▶ What to produce
Count lines holding the string "path" in the data that follows. Reply with one number only.

(Extracted entries)

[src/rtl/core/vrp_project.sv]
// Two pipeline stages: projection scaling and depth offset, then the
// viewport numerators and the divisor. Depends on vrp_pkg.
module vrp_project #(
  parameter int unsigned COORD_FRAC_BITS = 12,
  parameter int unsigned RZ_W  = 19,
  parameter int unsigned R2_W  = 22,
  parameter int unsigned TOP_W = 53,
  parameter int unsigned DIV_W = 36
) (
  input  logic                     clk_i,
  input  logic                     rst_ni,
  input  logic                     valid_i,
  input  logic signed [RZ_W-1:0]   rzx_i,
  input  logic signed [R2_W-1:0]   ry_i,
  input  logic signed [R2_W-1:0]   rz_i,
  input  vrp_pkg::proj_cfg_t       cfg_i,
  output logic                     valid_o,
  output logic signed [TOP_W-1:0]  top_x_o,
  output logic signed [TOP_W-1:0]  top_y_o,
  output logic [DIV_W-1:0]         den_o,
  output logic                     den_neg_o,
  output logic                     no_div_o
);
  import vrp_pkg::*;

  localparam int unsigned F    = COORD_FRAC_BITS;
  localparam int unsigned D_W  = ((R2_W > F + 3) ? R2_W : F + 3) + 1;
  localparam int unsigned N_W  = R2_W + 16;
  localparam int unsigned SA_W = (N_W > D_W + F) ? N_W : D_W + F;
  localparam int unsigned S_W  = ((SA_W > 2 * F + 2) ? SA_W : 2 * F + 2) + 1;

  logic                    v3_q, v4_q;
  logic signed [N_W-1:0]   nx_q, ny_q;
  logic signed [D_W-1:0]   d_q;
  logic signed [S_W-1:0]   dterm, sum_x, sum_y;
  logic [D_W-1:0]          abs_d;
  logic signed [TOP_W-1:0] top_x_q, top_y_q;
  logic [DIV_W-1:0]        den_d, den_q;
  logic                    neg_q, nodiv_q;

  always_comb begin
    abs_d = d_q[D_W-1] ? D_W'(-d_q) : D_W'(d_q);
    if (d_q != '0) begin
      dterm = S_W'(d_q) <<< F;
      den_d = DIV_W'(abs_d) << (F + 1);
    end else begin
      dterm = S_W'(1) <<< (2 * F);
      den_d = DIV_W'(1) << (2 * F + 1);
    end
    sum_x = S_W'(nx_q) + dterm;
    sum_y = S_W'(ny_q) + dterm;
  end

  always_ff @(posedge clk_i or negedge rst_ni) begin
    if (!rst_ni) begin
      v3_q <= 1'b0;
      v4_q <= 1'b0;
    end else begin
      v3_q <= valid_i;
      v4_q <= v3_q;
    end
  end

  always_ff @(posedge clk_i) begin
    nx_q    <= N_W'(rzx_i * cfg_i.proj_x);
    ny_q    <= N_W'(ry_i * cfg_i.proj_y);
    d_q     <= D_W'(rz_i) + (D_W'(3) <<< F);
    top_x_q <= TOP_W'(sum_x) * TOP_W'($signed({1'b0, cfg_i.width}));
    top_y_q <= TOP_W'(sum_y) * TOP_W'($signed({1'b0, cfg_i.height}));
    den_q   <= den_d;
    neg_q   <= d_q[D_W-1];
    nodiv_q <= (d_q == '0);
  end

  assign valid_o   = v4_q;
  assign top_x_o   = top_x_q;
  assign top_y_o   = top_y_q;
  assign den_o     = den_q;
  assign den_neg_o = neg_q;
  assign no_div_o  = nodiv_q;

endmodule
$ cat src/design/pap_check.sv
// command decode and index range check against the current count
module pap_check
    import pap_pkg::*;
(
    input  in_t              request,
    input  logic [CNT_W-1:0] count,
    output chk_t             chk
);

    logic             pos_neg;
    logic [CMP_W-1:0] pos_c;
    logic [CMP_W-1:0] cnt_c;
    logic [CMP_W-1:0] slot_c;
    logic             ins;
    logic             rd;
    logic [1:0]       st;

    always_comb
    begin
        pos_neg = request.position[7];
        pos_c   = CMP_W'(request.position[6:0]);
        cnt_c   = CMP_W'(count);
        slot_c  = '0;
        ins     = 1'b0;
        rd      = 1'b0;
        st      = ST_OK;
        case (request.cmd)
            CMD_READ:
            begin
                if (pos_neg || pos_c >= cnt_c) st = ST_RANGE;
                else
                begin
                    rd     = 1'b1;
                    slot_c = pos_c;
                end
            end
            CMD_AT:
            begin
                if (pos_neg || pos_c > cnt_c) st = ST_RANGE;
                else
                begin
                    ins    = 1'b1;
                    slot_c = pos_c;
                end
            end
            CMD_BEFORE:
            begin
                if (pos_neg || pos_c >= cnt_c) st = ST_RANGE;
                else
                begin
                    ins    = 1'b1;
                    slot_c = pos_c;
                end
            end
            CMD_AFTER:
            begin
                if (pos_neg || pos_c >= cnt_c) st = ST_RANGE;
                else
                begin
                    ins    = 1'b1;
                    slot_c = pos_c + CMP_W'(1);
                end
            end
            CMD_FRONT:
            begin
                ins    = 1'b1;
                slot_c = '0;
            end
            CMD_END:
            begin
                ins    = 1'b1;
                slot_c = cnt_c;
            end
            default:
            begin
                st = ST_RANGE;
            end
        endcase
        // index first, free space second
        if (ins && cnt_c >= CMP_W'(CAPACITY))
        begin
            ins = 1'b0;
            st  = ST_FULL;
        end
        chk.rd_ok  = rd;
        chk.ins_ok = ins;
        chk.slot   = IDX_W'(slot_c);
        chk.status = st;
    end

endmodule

(End Extracted entries)
(Extracted entries)

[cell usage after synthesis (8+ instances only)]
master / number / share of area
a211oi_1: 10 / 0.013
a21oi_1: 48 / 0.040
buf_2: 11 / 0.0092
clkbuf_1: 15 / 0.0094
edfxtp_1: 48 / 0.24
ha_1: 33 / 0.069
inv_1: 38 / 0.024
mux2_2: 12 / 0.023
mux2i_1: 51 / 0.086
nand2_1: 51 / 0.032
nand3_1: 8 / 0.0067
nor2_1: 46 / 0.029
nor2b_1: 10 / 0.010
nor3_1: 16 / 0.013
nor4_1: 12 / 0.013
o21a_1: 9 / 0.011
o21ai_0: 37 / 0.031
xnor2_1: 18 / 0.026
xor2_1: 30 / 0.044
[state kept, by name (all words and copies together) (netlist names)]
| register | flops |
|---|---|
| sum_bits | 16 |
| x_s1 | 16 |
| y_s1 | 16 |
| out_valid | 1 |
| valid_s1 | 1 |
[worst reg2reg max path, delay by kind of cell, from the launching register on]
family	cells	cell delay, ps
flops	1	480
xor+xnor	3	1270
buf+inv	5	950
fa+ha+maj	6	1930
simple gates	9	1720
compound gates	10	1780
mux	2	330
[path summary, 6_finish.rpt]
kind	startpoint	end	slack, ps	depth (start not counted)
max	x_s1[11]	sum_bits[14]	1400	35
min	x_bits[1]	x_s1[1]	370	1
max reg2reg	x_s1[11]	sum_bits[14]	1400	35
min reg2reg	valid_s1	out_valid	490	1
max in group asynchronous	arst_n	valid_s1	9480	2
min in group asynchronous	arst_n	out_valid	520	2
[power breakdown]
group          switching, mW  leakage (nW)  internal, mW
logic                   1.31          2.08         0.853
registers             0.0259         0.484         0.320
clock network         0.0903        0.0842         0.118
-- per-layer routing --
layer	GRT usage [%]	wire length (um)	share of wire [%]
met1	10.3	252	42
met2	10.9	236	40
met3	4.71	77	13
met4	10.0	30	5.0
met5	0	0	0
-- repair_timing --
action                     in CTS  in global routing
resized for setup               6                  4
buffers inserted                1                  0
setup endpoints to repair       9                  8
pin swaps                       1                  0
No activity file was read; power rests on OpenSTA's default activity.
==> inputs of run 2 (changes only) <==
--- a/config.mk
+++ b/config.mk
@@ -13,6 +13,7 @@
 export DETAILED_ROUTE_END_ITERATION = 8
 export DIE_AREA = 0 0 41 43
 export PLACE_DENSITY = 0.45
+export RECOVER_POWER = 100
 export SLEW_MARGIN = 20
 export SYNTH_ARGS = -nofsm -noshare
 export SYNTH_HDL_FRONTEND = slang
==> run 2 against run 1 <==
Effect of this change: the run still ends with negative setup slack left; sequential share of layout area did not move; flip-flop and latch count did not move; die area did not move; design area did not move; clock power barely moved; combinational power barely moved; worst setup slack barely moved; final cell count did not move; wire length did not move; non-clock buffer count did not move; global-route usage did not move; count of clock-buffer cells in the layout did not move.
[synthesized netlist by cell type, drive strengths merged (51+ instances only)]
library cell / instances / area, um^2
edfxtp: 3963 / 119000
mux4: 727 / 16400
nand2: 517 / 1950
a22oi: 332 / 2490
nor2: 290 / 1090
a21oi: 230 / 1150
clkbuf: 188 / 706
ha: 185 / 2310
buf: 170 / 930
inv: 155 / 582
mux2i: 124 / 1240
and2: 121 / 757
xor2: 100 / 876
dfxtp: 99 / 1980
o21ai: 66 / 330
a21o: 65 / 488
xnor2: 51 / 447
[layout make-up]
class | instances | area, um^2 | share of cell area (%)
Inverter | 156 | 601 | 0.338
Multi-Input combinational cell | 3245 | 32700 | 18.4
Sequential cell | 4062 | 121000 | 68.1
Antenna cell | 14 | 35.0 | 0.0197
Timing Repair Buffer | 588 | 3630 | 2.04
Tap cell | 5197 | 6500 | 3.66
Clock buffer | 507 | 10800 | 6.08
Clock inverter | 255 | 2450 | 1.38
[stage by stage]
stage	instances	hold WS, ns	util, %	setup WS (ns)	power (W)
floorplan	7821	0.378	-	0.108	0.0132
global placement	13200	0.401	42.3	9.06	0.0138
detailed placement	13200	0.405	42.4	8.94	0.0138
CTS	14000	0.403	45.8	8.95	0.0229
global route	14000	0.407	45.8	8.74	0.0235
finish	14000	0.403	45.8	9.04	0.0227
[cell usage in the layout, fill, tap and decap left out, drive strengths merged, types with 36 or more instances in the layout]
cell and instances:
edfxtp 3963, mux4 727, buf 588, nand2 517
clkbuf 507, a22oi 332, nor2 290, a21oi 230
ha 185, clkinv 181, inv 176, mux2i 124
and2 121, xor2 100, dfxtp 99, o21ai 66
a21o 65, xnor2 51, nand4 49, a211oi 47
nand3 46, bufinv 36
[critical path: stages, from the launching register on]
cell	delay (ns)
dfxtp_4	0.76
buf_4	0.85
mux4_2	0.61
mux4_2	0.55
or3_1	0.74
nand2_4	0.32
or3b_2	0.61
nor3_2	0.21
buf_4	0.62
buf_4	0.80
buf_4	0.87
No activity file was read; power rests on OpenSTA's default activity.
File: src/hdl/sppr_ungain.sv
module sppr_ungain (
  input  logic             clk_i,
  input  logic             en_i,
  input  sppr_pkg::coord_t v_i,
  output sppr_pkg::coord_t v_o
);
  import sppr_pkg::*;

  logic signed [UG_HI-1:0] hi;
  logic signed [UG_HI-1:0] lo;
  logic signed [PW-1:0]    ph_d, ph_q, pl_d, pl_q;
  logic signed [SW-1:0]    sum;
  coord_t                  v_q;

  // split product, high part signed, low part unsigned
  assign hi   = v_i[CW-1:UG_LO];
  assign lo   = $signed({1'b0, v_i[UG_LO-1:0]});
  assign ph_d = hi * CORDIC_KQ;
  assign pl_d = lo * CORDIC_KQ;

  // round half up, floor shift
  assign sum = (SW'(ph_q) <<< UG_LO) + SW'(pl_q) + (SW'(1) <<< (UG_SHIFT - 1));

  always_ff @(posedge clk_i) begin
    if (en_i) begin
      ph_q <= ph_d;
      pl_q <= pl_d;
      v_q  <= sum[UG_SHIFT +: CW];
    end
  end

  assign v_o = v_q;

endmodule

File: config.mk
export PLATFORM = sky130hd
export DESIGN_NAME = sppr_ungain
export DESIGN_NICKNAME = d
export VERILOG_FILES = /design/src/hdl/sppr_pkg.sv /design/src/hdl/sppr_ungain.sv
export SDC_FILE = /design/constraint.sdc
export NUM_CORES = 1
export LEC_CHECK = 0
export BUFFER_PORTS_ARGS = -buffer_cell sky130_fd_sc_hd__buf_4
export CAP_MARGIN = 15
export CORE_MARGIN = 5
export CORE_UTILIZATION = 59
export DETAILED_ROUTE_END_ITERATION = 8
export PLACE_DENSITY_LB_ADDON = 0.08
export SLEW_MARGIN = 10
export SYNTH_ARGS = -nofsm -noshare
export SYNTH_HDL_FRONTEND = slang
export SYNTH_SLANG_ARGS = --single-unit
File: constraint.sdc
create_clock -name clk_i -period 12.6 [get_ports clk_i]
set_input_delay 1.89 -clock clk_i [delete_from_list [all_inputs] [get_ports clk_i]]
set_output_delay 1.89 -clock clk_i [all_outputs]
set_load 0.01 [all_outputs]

(End Extracted entries)

▶ Exercise answer
3